[Dataset entries]
· · · ·

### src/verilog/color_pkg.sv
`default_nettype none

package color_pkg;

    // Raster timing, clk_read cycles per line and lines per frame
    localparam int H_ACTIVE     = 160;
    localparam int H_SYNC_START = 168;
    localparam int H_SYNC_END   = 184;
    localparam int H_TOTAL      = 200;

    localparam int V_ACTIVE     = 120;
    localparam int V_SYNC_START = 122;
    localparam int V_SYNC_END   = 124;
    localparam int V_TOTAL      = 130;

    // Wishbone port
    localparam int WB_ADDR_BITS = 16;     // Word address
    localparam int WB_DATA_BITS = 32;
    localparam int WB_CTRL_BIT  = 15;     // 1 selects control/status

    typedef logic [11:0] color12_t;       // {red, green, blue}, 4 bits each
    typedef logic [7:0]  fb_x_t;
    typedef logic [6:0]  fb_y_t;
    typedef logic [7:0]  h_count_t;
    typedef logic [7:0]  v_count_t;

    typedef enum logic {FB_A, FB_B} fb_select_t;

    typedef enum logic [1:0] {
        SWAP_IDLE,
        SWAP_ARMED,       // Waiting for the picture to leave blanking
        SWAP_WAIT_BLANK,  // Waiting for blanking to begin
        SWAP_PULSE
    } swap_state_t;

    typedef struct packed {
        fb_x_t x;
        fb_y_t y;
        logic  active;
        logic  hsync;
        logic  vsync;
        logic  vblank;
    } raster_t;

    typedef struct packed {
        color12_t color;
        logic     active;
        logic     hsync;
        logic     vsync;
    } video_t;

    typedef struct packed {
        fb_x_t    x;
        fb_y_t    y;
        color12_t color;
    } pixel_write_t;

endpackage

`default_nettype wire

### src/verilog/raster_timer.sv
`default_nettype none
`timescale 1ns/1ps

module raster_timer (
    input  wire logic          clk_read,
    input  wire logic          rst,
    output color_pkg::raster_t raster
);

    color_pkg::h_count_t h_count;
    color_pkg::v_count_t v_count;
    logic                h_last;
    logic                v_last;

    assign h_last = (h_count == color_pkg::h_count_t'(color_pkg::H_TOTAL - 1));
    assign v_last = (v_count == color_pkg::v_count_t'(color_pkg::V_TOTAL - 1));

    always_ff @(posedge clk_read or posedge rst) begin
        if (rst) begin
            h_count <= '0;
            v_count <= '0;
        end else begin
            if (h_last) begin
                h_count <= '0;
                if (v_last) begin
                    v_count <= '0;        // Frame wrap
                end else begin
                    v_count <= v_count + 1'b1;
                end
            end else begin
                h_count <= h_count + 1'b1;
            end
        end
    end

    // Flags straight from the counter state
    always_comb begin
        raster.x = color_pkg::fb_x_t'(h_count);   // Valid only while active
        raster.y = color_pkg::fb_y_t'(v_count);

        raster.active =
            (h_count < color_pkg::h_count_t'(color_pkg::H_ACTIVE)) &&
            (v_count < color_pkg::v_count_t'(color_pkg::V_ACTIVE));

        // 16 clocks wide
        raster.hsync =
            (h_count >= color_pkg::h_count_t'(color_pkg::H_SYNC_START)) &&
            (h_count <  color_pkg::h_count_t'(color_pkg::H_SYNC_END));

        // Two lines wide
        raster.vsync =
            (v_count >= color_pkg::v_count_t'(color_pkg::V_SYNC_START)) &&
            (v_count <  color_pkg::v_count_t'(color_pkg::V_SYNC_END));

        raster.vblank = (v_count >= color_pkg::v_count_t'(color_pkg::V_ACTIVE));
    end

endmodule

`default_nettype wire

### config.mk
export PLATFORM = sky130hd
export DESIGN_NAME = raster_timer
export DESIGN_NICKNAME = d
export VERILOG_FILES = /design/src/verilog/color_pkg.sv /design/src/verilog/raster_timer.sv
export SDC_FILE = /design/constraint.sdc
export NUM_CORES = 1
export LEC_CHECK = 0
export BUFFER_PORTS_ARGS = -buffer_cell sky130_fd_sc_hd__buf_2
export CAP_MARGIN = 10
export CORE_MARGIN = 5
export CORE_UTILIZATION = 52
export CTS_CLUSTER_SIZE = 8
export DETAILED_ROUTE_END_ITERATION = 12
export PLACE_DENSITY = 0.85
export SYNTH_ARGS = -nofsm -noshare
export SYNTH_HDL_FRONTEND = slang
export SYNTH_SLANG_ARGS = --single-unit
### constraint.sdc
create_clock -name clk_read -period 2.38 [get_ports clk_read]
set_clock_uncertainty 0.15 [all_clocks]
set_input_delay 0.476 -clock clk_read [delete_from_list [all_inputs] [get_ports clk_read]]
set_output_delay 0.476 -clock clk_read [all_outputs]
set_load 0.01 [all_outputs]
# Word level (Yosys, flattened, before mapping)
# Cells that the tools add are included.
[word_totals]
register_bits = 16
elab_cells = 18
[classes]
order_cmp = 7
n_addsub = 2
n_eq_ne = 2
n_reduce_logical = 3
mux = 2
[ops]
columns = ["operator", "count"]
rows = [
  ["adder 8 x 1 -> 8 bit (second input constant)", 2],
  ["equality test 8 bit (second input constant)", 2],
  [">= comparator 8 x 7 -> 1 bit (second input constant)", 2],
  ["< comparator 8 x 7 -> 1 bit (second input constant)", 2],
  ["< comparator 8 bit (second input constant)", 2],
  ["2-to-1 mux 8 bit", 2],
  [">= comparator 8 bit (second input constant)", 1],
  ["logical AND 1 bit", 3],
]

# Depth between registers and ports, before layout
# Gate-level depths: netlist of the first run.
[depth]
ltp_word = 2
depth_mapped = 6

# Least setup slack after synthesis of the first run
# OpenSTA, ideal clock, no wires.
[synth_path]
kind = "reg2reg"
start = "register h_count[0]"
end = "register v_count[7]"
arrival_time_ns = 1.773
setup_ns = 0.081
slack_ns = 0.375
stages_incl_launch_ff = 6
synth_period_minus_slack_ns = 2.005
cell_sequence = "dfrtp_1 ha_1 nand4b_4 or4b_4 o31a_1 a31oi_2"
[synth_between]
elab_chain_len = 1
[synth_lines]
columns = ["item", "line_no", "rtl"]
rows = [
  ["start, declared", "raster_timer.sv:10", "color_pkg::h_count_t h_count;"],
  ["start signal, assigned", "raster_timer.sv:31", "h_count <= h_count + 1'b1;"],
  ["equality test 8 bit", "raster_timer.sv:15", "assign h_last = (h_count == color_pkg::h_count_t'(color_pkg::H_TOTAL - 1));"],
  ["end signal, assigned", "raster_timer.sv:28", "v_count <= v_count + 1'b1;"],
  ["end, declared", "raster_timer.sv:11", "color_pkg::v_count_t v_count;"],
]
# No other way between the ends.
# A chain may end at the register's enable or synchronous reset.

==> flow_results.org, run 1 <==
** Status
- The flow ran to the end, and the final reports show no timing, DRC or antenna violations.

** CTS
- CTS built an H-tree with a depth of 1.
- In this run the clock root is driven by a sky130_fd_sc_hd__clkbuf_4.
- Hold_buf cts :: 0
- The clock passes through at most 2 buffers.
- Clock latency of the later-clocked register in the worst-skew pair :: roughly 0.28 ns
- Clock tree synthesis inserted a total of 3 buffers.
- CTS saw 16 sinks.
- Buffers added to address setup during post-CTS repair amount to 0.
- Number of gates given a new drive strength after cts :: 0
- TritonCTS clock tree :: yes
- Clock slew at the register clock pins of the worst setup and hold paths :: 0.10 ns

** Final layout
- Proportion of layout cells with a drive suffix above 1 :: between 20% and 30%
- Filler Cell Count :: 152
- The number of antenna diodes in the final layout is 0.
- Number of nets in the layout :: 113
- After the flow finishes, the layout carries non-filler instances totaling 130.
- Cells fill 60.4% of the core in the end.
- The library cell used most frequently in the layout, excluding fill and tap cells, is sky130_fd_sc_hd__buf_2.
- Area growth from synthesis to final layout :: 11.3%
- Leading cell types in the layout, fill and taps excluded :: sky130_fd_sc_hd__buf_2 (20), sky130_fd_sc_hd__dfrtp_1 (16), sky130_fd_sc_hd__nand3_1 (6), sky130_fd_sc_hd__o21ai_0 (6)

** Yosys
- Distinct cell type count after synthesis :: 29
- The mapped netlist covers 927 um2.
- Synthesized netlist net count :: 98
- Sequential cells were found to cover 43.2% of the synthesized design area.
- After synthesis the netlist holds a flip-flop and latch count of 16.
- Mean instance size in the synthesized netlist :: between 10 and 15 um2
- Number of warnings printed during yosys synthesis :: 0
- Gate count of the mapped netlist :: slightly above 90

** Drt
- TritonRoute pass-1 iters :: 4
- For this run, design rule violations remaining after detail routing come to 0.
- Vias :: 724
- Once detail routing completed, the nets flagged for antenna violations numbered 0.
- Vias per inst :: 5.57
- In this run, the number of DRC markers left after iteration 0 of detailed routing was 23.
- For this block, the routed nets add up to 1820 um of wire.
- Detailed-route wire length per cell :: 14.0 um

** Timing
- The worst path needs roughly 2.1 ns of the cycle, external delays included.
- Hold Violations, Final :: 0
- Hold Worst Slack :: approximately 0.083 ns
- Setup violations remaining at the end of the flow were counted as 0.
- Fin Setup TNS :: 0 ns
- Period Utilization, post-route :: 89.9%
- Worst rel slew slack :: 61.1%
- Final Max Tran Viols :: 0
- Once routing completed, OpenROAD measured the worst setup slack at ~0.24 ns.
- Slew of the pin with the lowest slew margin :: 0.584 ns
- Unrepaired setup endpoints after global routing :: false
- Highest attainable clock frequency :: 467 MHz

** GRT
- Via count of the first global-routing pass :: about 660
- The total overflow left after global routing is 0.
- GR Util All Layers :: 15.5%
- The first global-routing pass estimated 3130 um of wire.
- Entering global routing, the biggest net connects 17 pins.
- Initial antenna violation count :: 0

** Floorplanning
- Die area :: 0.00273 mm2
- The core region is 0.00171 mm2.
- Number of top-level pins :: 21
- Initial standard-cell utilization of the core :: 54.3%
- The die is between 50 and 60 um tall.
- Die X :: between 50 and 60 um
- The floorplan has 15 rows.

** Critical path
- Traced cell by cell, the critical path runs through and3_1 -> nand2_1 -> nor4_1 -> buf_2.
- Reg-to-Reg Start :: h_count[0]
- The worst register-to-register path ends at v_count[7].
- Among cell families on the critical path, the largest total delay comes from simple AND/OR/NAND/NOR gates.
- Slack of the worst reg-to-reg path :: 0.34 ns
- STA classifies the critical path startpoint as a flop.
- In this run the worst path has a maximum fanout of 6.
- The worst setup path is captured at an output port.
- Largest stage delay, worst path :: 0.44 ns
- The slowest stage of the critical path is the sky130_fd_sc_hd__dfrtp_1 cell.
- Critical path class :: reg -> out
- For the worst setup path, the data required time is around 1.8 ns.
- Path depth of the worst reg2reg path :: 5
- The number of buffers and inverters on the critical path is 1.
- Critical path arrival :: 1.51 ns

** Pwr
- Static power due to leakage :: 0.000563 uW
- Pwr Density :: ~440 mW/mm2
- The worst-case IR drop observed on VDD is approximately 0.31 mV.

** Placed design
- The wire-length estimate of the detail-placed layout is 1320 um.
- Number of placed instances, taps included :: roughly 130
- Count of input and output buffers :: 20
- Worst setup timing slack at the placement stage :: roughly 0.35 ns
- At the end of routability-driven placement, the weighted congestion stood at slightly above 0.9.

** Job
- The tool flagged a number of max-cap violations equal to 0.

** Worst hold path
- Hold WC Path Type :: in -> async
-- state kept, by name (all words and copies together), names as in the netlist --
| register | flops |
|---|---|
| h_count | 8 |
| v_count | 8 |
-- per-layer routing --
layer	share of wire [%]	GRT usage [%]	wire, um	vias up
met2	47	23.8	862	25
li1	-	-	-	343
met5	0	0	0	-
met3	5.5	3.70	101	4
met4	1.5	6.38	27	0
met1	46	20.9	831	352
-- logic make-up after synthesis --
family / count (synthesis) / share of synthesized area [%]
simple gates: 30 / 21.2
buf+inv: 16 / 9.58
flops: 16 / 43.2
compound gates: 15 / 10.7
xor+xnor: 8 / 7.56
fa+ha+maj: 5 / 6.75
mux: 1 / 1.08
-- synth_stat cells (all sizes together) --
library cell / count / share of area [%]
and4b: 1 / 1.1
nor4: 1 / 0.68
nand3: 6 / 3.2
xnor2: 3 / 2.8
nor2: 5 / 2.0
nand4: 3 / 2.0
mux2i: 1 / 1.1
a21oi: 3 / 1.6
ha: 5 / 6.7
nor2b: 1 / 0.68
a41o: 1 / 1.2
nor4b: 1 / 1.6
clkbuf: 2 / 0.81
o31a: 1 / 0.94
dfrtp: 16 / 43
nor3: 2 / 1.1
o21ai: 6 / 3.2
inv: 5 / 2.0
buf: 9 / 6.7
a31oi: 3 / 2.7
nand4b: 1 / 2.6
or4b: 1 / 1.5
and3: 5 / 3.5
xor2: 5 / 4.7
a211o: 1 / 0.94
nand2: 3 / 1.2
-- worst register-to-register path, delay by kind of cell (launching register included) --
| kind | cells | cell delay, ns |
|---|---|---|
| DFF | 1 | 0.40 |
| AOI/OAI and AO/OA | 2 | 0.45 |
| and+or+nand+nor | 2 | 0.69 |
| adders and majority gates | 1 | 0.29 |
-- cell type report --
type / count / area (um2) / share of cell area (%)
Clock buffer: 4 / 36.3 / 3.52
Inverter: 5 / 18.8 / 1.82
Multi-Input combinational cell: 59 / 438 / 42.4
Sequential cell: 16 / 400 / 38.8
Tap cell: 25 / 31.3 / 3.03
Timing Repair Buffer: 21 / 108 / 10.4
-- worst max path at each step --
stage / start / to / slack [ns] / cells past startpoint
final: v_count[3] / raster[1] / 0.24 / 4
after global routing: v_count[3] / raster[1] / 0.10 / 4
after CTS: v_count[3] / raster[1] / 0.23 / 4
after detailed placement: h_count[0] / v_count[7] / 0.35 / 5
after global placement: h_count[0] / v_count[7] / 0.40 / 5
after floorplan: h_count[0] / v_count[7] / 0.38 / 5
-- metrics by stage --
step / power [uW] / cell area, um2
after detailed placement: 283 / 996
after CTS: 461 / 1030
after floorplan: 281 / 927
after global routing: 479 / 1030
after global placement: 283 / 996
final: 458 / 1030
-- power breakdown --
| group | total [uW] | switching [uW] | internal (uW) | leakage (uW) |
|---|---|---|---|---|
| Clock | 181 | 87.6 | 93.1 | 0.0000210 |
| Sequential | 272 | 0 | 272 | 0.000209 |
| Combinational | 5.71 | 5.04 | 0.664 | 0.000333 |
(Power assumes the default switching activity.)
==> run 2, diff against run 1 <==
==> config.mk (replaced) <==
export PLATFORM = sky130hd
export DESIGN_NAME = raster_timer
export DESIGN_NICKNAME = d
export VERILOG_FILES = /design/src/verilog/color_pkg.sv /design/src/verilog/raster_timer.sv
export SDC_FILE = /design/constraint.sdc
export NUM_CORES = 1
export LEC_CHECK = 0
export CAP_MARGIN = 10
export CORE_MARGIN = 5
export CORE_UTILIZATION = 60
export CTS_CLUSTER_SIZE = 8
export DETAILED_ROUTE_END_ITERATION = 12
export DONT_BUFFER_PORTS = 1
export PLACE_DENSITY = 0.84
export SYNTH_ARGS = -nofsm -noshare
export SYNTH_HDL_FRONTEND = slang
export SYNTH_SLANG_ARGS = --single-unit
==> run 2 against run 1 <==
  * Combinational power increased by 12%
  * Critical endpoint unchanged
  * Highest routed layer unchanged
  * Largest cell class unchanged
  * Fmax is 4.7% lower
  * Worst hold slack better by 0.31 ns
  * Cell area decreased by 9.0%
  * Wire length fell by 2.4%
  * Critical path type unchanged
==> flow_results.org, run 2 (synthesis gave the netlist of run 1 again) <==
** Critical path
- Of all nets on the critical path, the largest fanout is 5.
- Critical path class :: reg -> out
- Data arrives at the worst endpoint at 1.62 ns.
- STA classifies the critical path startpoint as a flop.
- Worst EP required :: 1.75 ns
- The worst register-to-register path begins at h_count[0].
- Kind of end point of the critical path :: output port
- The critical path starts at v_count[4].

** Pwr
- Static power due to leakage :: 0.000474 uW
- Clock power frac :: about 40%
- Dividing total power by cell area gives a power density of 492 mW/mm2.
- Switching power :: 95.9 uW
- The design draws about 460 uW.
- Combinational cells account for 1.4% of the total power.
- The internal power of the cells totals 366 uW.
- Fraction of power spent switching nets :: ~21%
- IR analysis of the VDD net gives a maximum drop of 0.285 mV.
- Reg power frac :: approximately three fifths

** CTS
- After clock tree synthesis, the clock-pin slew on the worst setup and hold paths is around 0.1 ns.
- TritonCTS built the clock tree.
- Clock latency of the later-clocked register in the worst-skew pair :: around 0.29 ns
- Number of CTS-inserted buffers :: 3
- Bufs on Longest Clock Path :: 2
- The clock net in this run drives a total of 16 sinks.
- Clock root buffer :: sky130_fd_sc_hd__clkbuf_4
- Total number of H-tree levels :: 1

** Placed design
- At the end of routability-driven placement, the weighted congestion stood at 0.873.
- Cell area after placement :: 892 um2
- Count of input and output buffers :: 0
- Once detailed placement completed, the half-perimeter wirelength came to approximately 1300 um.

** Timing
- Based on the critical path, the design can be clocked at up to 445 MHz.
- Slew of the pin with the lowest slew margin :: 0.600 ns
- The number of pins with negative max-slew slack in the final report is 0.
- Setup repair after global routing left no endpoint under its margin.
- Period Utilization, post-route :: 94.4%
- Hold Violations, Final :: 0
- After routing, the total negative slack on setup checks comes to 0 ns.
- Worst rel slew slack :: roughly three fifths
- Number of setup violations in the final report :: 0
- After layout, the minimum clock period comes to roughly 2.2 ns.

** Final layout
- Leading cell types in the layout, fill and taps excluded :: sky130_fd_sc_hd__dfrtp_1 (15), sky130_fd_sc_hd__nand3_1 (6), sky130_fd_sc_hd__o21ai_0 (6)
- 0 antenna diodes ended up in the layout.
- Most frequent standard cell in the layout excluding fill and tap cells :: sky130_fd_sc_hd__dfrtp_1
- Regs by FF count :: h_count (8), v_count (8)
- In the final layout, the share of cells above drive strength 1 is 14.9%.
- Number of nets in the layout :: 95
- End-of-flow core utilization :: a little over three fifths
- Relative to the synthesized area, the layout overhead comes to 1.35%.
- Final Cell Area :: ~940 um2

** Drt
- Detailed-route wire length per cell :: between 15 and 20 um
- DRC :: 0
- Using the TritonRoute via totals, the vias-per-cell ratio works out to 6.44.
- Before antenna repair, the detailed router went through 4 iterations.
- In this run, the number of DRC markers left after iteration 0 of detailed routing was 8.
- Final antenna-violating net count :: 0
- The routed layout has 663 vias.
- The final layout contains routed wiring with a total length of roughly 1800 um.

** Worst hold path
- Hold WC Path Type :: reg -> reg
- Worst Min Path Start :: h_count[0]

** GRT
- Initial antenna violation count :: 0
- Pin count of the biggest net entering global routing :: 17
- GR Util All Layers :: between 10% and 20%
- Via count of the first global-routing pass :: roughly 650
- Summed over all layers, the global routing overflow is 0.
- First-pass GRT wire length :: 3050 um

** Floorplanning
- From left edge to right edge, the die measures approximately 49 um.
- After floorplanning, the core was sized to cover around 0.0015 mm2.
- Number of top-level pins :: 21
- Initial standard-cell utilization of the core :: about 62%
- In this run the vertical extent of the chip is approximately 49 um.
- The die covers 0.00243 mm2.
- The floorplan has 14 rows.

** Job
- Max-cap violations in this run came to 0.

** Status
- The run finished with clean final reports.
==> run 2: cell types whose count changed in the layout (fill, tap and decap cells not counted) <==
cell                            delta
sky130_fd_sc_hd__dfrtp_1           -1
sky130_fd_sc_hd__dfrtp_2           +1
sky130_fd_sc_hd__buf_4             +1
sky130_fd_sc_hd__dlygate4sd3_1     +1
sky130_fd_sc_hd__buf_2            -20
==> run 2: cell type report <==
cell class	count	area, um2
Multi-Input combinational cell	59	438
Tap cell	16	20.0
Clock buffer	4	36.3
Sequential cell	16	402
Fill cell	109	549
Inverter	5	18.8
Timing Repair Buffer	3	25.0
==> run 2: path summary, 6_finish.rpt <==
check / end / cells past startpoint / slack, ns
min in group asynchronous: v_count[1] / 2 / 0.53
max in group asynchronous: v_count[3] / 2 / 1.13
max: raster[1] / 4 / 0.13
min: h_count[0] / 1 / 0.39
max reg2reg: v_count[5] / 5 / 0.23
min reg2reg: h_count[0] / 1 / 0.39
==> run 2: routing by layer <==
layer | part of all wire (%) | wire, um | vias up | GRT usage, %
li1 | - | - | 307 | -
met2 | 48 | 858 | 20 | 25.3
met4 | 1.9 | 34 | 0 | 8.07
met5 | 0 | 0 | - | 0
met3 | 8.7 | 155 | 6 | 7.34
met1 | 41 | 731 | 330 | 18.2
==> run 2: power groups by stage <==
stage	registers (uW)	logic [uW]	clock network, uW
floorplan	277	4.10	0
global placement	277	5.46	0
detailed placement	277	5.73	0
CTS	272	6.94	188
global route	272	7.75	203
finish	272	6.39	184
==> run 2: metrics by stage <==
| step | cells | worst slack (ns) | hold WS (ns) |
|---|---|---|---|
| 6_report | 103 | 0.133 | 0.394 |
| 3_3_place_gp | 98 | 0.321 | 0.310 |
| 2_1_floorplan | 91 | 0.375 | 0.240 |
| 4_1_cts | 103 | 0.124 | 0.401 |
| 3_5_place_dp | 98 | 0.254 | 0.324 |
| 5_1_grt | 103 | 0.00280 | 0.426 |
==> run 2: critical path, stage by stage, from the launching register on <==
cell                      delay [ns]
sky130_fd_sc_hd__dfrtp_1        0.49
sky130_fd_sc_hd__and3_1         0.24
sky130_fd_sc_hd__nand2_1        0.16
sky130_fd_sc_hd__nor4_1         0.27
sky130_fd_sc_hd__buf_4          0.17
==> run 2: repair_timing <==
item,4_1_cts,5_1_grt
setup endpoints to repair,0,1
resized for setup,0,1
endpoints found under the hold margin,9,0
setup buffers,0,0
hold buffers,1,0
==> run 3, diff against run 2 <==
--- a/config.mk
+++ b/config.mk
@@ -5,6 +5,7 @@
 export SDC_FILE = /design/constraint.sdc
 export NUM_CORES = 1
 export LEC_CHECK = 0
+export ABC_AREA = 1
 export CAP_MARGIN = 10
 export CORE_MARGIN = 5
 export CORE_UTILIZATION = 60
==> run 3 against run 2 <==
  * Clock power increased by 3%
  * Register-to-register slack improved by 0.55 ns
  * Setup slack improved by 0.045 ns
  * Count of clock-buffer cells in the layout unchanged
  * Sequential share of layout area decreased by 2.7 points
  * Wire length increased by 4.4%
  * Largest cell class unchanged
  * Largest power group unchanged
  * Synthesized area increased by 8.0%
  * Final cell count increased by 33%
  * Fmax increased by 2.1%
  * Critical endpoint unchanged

· · · ·

**How to complete this task:** Return only the lines between the one holding "run 2: metrics" and the one holding "0.254 | 0.324 |", inclusive, exactly as they appear above.

**Answer section:**
==> run 2: metrics by stage <==
| step | cells | worst slack (ns) | hold WS (ns) |
|---|---|---|---|
| 6_report | 103 | 0.133 | 0.394 |
| 3_3_place_gp | 98 | 0.321 | 0.310 |
| 2_1_floorplan | 91 | 0.375 | 0.240 |
| 4_1_cts | 103 | 0.124 | 0.401 |
| 3_5_place_dp | 98 | 0.254 | 0.324 |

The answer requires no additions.